- [Task brief] Output must match the data below exactly from its first line through the line that contains "localparam logic [AW-1:0]", with no other line.

Collected data
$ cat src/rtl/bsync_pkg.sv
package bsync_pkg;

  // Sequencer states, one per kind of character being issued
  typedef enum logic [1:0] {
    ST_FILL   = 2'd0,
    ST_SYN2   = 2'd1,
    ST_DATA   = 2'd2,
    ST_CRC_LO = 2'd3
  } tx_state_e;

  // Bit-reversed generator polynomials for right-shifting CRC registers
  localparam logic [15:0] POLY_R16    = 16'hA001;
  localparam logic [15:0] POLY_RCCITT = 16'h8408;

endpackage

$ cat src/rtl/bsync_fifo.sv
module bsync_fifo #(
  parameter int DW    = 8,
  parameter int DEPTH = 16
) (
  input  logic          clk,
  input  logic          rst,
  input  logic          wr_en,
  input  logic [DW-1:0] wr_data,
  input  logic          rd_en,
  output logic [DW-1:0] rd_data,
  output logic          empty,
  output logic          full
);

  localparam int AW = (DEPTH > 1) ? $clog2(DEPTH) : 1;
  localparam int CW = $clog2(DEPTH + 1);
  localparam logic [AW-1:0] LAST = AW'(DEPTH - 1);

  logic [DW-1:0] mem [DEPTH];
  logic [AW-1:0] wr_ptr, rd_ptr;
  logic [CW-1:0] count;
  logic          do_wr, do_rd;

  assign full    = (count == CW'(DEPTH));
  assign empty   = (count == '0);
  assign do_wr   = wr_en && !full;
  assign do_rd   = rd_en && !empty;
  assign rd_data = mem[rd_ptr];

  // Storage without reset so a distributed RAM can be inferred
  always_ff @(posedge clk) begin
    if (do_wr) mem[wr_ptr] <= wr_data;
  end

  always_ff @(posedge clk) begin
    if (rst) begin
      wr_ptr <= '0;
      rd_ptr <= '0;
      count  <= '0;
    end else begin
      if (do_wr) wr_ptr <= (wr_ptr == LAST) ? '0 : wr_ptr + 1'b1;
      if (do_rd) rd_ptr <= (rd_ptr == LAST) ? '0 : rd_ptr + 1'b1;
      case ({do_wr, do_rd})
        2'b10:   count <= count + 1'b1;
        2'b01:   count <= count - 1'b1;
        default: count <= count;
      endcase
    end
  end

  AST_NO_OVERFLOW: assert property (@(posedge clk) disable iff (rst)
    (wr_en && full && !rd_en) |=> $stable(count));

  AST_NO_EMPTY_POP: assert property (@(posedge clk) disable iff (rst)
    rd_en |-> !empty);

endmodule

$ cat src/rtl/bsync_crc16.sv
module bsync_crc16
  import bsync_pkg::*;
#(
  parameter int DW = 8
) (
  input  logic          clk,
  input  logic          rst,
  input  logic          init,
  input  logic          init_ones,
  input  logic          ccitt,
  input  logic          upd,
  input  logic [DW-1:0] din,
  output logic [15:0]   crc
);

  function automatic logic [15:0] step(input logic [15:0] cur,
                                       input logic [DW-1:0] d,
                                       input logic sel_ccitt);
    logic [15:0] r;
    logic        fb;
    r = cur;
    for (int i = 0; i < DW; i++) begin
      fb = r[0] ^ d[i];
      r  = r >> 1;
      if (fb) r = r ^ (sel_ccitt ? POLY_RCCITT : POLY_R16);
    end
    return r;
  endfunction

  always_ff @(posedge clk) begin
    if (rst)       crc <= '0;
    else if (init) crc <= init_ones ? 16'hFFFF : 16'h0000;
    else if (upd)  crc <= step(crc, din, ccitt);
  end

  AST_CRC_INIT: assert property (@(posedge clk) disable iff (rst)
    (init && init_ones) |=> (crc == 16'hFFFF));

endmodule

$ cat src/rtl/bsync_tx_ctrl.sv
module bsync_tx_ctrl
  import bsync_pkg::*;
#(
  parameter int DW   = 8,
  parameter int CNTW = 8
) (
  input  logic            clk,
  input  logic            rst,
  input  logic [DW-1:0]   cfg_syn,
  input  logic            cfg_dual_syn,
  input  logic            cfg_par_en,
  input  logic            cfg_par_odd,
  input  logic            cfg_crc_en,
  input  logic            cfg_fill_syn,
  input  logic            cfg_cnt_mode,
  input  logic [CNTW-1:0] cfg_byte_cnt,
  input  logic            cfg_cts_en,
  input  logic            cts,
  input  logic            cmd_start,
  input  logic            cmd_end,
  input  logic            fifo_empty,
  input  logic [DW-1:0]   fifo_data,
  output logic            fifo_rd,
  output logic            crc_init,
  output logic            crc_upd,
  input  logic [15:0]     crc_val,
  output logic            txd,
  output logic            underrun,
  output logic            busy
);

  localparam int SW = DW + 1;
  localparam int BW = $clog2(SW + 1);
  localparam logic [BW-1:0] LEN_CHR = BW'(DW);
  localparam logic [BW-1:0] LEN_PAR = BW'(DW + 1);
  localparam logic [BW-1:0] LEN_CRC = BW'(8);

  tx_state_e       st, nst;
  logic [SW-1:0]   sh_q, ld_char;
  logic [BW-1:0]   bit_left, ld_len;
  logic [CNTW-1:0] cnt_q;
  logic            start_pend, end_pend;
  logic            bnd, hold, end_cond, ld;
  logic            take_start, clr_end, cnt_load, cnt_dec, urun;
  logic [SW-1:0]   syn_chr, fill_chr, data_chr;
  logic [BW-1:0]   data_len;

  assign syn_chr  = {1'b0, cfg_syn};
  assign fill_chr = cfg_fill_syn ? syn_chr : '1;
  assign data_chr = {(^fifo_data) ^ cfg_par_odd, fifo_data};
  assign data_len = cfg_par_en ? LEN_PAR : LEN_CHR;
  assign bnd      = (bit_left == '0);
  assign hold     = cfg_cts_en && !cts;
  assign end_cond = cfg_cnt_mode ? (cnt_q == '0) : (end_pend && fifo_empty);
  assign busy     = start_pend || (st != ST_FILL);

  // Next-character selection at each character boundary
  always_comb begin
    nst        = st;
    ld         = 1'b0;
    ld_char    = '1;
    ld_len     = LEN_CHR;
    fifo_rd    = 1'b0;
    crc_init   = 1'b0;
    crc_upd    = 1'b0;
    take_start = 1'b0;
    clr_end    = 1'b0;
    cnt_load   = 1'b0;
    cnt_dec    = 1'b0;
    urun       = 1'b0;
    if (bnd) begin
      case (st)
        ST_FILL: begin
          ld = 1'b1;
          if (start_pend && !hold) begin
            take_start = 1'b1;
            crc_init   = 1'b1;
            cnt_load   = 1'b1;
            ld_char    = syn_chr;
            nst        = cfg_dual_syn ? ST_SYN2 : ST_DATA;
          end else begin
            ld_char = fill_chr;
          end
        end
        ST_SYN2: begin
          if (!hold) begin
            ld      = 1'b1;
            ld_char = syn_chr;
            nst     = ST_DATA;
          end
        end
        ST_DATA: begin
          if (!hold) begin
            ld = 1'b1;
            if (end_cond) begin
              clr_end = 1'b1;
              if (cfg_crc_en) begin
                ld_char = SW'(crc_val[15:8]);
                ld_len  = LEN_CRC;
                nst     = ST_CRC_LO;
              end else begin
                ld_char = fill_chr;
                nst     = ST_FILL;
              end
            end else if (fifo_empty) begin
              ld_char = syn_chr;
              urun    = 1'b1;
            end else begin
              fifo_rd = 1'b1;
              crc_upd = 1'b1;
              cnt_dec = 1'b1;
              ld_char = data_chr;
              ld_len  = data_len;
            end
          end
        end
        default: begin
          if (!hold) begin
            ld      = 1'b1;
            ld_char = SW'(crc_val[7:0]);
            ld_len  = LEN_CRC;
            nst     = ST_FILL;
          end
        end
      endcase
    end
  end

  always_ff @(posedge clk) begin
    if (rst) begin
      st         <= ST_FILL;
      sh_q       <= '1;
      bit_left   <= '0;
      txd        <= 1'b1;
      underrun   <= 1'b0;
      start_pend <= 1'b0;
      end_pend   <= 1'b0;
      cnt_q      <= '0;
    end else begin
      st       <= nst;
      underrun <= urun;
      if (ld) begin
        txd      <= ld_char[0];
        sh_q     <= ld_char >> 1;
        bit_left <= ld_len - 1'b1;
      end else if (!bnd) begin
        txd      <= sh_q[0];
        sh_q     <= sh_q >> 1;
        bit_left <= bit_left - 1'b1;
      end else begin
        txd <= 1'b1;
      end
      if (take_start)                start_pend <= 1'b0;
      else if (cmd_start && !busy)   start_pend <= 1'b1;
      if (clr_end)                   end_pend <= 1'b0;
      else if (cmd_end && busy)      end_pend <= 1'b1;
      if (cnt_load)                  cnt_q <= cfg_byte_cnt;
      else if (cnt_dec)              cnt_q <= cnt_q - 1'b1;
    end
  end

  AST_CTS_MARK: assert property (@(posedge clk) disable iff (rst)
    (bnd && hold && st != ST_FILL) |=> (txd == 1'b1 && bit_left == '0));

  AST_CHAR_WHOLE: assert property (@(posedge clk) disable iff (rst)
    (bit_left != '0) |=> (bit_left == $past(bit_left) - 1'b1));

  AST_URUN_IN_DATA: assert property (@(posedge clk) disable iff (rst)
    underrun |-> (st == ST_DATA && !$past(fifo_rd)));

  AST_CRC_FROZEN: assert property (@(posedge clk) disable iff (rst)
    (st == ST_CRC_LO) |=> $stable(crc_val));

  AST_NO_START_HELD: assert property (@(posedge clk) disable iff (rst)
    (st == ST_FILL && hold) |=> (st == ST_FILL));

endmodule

- [Answer section]
$ cat src/rtl/bsync_pkg.sv
package bsync_pkg;

  // Sequencer states, one per kind of character being issued
  typedef enum logic [1:0] {
    ST_FILL   = 2'd0,
    ST_SYN2   = 2'd1,
    ST_DATA   = 2'd2,
    ST_CRC_LO = 2'd3
  } tx_state_e;

  // Bit-reversed generator polynomials for right-shifting CRC registers
  localparam logic [15:0] POLY_R16    = 16'hA001;
  localparam logic [15:0] POLY_RCCITT = 16'h8408;

endpackage

$ cat src/rtl/bsync_fifo.sv
module bsync_fifo #(
  parameter int DW    = 8,
  parameter int DEPTH = 16
) (
  input  logic          clk,
  input  logic          rst,
  input  logic          wr_en,
  input  logic [DW-1:0] wr_data,
  input  logic          rd_en,
  output logic [DW-1:0] rd_data,
  output logic          empty,
  output logic          full
);

  localparam int AW = (DEPTH > 1) ? $clog2(DEPTH) : 1;
  localparam int CW = $clog2(DEPTH + 1);
  localparam logic [AW-1:0] LAST = AW'(DEPTH - 1);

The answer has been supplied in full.